(Input begins)

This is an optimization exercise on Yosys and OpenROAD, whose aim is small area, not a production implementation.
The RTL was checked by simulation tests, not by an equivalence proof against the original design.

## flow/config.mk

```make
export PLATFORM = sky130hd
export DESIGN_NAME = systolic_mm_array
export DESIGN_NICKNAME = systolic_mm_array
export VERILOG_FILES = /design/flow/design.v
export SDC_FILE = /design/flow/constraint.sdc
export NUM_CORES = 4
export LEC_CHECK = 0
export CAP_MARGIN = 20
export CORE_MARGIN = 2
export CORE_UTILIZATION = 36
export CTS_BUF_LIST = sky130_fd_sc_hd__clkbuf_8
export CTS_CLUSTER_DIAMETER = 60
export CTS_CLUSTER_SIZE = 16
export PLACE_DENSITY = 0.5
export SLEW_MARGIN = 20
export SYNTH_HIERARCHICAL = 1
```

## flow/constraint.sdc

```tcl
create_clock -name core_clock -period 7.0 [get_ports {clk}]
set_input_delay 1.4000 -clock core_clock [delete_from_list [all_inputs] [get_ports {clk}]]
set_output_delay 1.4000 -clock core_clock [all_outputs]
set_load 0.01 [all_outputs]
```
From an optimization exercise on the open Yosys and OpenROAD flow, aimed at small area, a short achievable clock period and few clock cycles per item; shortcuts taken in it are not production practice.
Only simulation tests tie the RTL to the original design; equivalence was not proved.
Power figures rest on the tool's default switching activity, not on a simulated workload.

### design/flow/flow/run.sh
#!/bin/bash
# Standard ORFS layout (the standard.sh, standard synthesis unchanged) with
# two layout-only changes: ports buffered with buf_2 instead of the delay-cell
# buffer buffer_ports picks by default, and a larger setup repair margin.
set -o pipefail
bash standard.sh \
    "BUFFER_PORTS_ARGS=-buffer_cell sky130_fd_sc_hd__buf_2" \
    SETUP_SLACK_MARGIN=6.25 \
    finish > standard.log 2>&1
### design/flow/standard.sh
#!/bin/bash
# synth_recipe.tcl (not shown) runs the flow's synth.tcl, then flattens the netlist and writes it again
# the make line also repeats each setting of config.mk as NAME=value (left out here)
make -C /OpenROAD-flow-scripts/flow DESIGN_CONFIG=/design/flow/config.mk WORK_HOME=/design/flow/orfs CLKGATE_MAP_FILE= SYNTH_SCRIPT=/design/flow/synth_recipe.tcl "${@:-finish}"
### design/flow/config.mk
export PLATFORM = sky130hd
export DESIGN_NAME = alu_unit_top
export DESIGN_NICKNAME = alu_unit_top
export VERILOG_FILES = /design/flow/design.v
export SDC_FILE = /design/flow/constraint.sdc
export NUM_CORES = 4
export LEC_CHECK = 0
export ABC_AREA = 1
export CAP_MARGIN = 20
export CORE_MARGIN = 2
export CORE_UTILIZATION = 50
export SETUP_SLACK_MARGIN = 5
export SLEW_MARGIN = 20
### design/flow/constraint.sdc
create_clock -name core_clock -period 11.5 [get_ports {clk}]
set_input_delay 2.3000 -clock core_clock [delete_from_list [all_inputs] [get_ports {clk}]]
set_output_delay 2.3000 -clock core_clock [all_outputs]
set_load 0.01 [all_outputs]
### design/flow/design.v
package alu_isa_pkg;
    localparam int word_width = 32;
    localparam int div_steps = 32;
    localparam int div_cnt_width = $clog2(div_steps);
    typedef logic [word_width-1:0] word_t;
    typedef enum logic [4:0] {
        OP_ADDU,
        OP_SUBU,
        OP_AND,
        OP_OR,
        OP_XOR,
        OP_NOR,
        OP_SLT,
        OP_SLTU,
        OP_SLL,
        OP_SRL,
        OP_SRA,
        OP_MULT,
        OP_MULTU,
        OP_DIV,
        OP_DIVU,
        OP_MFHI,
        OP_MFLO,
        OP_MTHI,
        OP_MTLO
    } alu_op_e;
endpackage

(Input ends)

Only the lines containing the string "original" are needed; pull them out of the records.

§ Task response:
The RTL was checked by simulation tests, not by an equivalence proof against the original design.
Only simulation tests tie the RTL to the original design; equivalence was not proved.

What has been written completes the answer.